Here you can learn the processes and commitment it takes to produce such fine chocolates.
5. Peyrano – Corso Vittorio Emanuele II, 76, Turin
Shaded beneath the colonnades of the main Corso Vittorio Emanuelle II, Peyrano embodies the traditional Turin style shop façade. Huge windows reveal tempting displays of skilfully piled chocolate delights, all drawing the eye and daring the palette.
Regularly supplying the Italian Royals, Peyrano is another producer whose roots reach deep into the region. Surviving Allied bombings in the Second World War, the Peyrano family would tenaciously cycle from the countryside, displaced by the conflict, to keep the store going.
Seeking a new high-end market, in post-war boom Italy, Bruno Peyrano first had the idea to advertise in Italian Vogue, cementing the idea of high quality chocolate being synonymous with haute couture.
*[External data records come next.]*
Context: an optimization exercise on an open-source flow, tuned for small area and a short achievable clock period. The choices shown serve that exercise and are no tape-out recipe. Function was checked by simulation only, so behaviour that the tests miss may differ from the original. Power is estimated from default activity; no workload was simulated.

// rbFIFO
module rbFIFO(clock,rst,dataIn,push,pop,dataOut,full,empty);
Size: ~3500 cells after synthesis, roughly 2100 flip-flops, ~130 I/O pins.
==> module rbFIFO, before the edit <==
module rbFIFO(clock,rst,dataIn,push,pop,dataOut,full,empty);
    input         clock;
    input         rst;
    input  [63:0] dataIn;
    input         push;
    input         pop;
    output [63:0] dataOut;
    output        full;
    output        empty;
    reg    [63:0] mem [1:31];
    reg    [63:0] dout;
    reg     [4:0] rt;         
    reg     [4:0] rh;         
    reg    [31:1] rsel;       
    reg    [31:1] wsel;       
    reg           full;
    reg           empty;
    reg           ram_empty;  
    reg           afull;      
    function [4:0] inc;
        input [4:0] s;
        inc = {s[3:0], s[4] ^ s[2]};
    endfunction
    wire ram_one = (inc(rh) == rt);          
    wire ram_29  = (inc(inc(rt)) == rh);     
    reg [31:1] hcur, hnxt, tcur, tnxt;       
    integer i;
    always @* begin
        for (i = 1; i < 32; i = i + 1) begin
            hcur[i]      = (rh == i);
            hnxt[inc(i)] = (rh == i);
            tcur[i]      = (rt == i);
            tnxt[inc(i)] = (rt == i);
        end
    end
    wire push_eff = push & ~full;
    wire pop_eff  = pop & ~empty & ~push_eff;
    wire tadv     = push_eff & ~empty;       
    wire hadv     = pop_eff & ~ram_empty;    
    wire load     = empty | hadv;            
    wire full_n      = ~rst & (push_eff ? afull : (~pop_eff & full));
    wire empty_n     = rst | (~push_eff & (pop_eff ? ram_empty : empty));
    wire ram_empty_n = rst | (push_eff ? empty : (pop_eff ? (ram_empty | ram_one) : ram_empty));
    wire afull_n     = ~rst & (push_eff ? ram_29 : (pop_eff ? full : afull));
    always @(posedge clock) begin
        full      <= full_n;
        empty     <= empty_n;
        ram_empty <= ram_empty_n;
        afull     <= afull_n;
        if (rst) begin
            rt <= 5'd1;
            rh <= 5'd1;
        end else begin
            if (tadv) rt <= inc(rt);
            if (hadv) rh <= inc(rh);
        end
        rsel <= (hadv ? hnxt : hcur) & {31{~ram_empty_n}};
        if (rst)
            wsel <= 31'd1;
        else
            wsel <= (tadv ? tnxt : tcur) & {31{~full_n}};
    end
    always @(posedge clock) begin
        for (i = 1; i < 32; i = i + 1)
            if (wsel[i]) mem[i] <= dataIn;
    end
    wire [63:0] wd [0:31];
    wire [31:0] sd;
    genvar g, b;
    generate
        for (g = 1; g < 32; g = g + 1) begin : gw
            assign wd[g-1] = mem[g];
            assign sd[g-1] = rsel[g];
        end
    endgenerate
    assign wd[31] = dataIn;
    assign sd[31] = ram_empty;
    wire [63:0] rdata;
    wire [63:0] dout_n;
    generate
        for (b = 0; b < 64; b = b + 1) begin : gb
            wire [10:0] n;
            for (g = 0; g < 10; g = g + 1) begin : gs
                rbfifo_aoi222 u (.a0(wd[3*g][b]), .s0(sd[3*g]),
                                 .a1(wd[3*g+1][b]), .s1(sd[3*g+1]),
                                 .a2(wd[3*g+2][b]), .s2(sd[3*g+2]),
                                 .y(n[g]));
            end
            rbfifo_aoi22 u10 (.a0(wd[30][b]), .s0(sd[30]),
                              .a1(wd[31][b]), .s1(sd[31]), .y(n[10]));
            assign rdata[b] = ~&n;
            rbfifo_mux2 um (.a(dout[b]), .b(rdata[b]), .s(load), .y(dout_n[b]));
        end
    endgenerate
    always @(posedge clock)
        dout <= dout_n;
    assign dataOut = dout;
endmodule
==> module rbfifo_aoi22, before the edit <==
module rbfifo_aoi22(a0, s0, a1, s1, y);
    input  a0, s0, a1, s1;
    output y;
    assign y = ~((a0 & s0) | (a1 & s1));
endmodule
Context: an optimization exercise on an open-source flow, tuned for small area, a short achievable clock period and few clock cycles. The choices shown serve that exercise and are no tape-out recipe.
Function was checked by simulation only, so behaviour that the tests miss may differ from the original.
Power is estimated from default activity; no workload was simulated.

06-12:
Design RV32ICore, start of the top module:
module RV32ICore(
    input         CPU_CLK,
    input         CPU_RST,
    output [31:0] imem_addr,
    input  [31:0] imem_rdata,
    output        dmem_rd,
    output [3:0]  dmem_wstrb,
    output [31:0] dmem_addr,
    output [31:0] dmem_wdata,
    input  [31:0] dmem_rdata,
    input         dmem_wait
    );
export LEC_CHECK = 0
export ABC_CLOCK_PERIOD_IN_PS = 4000
export CAP_MARGIN = 20
export CELL_PAD_IN_SITES_DETAIL_PLACEMENT = 1
export CELL_PAD_IN_SITES_GLOBAL_PLACEMENT = 2
export CORE_MARGIN = 2
export CORE_UTILIZATION = 30
export SETUP_SLACK_MARGIN = 5
export SLEW_MARGIN = 20
create_clock -name core_clock -period 12.0 [get_ports {CPU_CLK}]
run.sh (not shown) runs the stock make flow with config.mk's settings and CLKGATE_MAP_FILE= SYNTH_SCRIPT=/design/flow/synth_recipe.tcl, a recipe that flattens the netlist after the stock synthesis.
Testbench counts of 06-12, summed over its fixed seeds: cycles 31,203.
Source: an optimization exercise on an open RTL-to-GDS flow (aim: small area). Production flows keep margins and buffers that such runs may drop.
In this exercise RTL edits were held to simulation tests only and were not proved equivalent to the original.
Power is estimated from default activity; no workload was simulated.

**flow/flow/run.sh**
```bash
#!/bin/bash
# Layout flow: the standard ORFS flow (standard.sh, unchanged synthesis),
# with two settings of its own passed to ORFS:
#  - port buffers use buf_2 rather than the default delay buffer,
#  - clock tree: larger sink clusters, no dummy balancing loads.
# make's full output goes to flow_make.log; ORFS keeps each step's log
# under orfs/logs/.
set -uo pipefail
bash standard.sh \
  "BUFFER_PORTS_ARGS=-buffer_cell sky130_fd_sc_hd__buf_2" \
  "CTS_ARGS=-sink_clustering_enable -repair_clock_nets -dont_use_dummy_load -sink_clustering_size 20 -sink_clustering_max_diameter 60 -buf_list sky130_fd_sc_hd__clkbuf_16" \
  finish > flow_make.log 2>&1
```
**flow/standard.sh**
```bash
#!/bin/bash
# synth_recipe.tcl (not shown) runs the flow's synth.tcl, then flattens the netlist and writes it again
# the make line also repeats each setting of config.mk as NAME=value (left out here)
make -C /OpenROAD-flow-scripts/flow DESIGN_CONFIG=/design/flow/config.mk WORK_HOME=/design/flow/orfs CLKGATE_MAP_FILE= SYNTH_SCRIPT=/design/flow/synth_recipe.tcl "${@:-finish}"
```
**flow/config.mk**
```make
export PLATFORM = sky130hd
export DESIGN_NAME = TopLevel
export DESIGN_NICKNAME = TopLevel
export VERILOG_FILES = /design/flow/design.v
export SDC_FILE = /design/flow/constraint.sdc
export NUM_CORES = 4
export LEC_CHECK = 0
export CAP_MARGIN = 0
export CORE_MARGIN = 2
export CORE_UTILIZATION = 40
export SETUP_SLACK_MARGIN = 0.1
export SLEW_MARGIN = 0
export SYNTH_HIERARCHICAL = 1
```
**flow/constraint.sdc**
```tcl
create_clock -name core_clock -period 9.5 [get_ports {clk}]
set_input_delay 1.9000 -clock core_clock [delete_from_list [all_inputs] [get_ports {clk}]]
set_output_delay 1.9000 -clock core_clock [all_outputs]
set_load 0.01 [all_outputs]
```
Background: an optimization exercise with open tools, aiming at small area, a short achievable clock period and few clock cycles. Do not read the settings as production practice.
At most, simulation tests tie the RTL to the original design; equivalence was not proved.
Power and IR drop assume default switching activity.

## north
## ATCONV
module  ATCONV(
	input		clk,
	input		reset,
	output	reg	busy,
	input		ready,
	output reg	[11:0]	iaddr,
	input signed [12:0]	idata,
	output	reg 	cwr,
	output  reg	[11:0]	caddr_wr,
	output  reg [12:0] 	cdata_wr,
	output	reg 	crd,
	output reg	[11:0] 	caddr_rd,
	input 	[12:0] 	cdata_rd,
	output reg 	csel
	);
reg       run;
reg [4:0] s;
reg [3:0] sn;              
reg       par;
reg [5:0] q;
reg [2:0] p;
reg       q0, q32, q33;    
reg       wr;              
always @(posedge clk or posedge reset) begin
	if (reset) begin
		busy <= 1'b0; run <= 1'b0;
		s <= 5'd31; sn <= 4'd0; par <= 1'b1; q <= 6'd33; p <= 3'd4;
		q0 <= 1'b0; q32 <= 1'b0; q33 <= 1'b1; wr <= 1'b1;
	end else if (!run) begin
		s <= 5'd31; sn <= 4'd0; par <= 1'b1; q <= 6'd33; p <= 3'd4;
		q0 <= 1'b0; q32 <= 1'b0; q33 <= 1'b1; wr <= 1'b1;
		if (ready) begin busy <= 1'b1; run <= 1'b1; end
	end else begin
		if (s[4] && !s[0] && q32 && p == 3'd2) begin busy <= 1'b0; run <= 1'b0; end
		wr <= par & q33 & (p == 3'd3 || p == 3'd4);
		if (p == 3'd5) begin
			p <= 3'd0;
			if (q33) begin
				q <= 6'd0; par <= ~par;
				q0 <= 1'b1; q32 <= 1'b0; q33 <= 1'b0;
				if (par) begin s <= s + 5'd1; sn <= sn + 4'd1; end
			end else begin
				q <= q + 6'd1;
				q0 <= 1'b0; q32 <= (q == 6'd31); q33 <= q32;
			end
		end else p <= p + 3'd1;
	end
end
wire        pr   = p[2];
wire [3:0]  sr   = wr ? sn : s[3:0];
wire [2:0]  S    = sr[3:1];
reg  [5:0]  rowc;
always @(*) begin
	case (p)
		3'd4:    rowc = (S == 3'd0) ? 6'd0 : {S - 3'd1, 2'd3, sr[0]};   
		3'd5:    rowc = {S, 2'd0, sr[0]};                              
		3'd0:    rowc = {S, 2'd1, sr[0]};
		3'd1:    rowc = {S, 2'd2, sr[0]};
		3'd2:    rowc = {S, 2'd3, sr[0]};
		default: rowc = (S == 3'd7) ? 6'd63 : {S + 3'd1, 2'd0, sr[0]};   
	endcase
end
wire [5:0]  colc = pr ? (q33 ? 6'd0  : (q32 ? 6'd63 : {q[4:0], par}))
                      : (q0  ? 6'd0  : (q33 ? 6'd63 : {q[4:0] - 5'd1, par}));
  ...
Size: ~82 I/O pins, ~12000 um^2 of cells after synthesis.
export LEC_CHECK = 0
export CAP_MARGIN = 20
export CORE_MARGIN = 2
export CORE_UTILIZATION = 40
export CTS_BUF_LIST = sky130_fd_sc_hd__clkbuf_4
export SETUP_SLACK_MARGIN = 3.5
export SLEW_MARGIN = 20
create_clock -name core_clock -period 6.5 [get_ports {clk}]
run.sh (not shown) runs the stock make flow with config.mk's settings and CLKGATE_MAP_FILE= SYNTH_SCRIPT=/design/flow/synth_recipe.tcl, a recipe that flattens the netlist after the stock synthesis.
north completed; timing, DRC and antenna clean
To this day their chocolates are still handed out to models and customers in exclusive clothing stores throughout Italy.
The family tradition and high quality trend continues, with the Peyrano family reacquiring the company in 2011 (previously having sold up in 2002). They also acquired the characterful chocolatier Pfatisch (which still retains an excellent store under its original name on Via Sacchi, 42) and today are a major influencer in the Turin chocolate scene, specialising in simple elegant bars of high quality chocolate and of course, a phenomenal Giandujotto.
6. Gerla – Corso Vittorio Emanuele II, 88, Turin
A mere stones throw from Peyrano stands Gerla, an equally impressive shop façade that houses high quality chocolate and pastries along with a fun, irresistible chocolate fountain and accompanying selection of dipping cookies. The store retains its old fashioned charm with wood and blue marble dominant and over 75 types of chocolates and many more pastries, all jockeying for the eye and ready to be taken home.
Their classic ‘mignon’ chocolates are all superb but heavy in-house competition comes from their unrivalled chocolate pastries. Perhaps the best in the city, try pairing them with their fantastic coffees, some specialties of which are dedicated to famous Italian figures of the past.
Acquired from the Gerla family as recently as 2012 by innovator Roberto Munnia, Gerla looks set to diversify. Combining the traditions that keep the sweet craving clientele happy, there is now an onsite restaurant / lounge bar (L’Orangerie) available for a lunch or for exclusive private hire. They must know what they are doing, having recently been appointed to run cafés at both the nearby Galleria d’Arte Moderna (GAM) and the Palazzo Reale.
7. Guido Castagna – Via Torino, 54, Giaveno (lab)
With three gold and one silver medal at the 2015 International Chocolate Awards, Guido Castagna is a chocolatier worthy of your attention. Strictly speaking located just outside Turin, 30 minutes away, in the foothills of the Alps at Giaveno, it’s worth the trip.
Uncompromising in the selection everything from ingredients to native packaging, Guido Castagna follow a simple yet strictly unhurried protocol, keeping processes simple, pure and effective with truly inspiring results.
Whether you try the ‘Cremini’ (chocolate layered with ‘Giandujotti’ paste), the traditional ‘Giandujotti’, or my favourite: the ‘Tartufi Croccante’ (truffles with hazelnuts cooked in caramel), you will leave content that you have tasted the best chocolate Turin has to offer.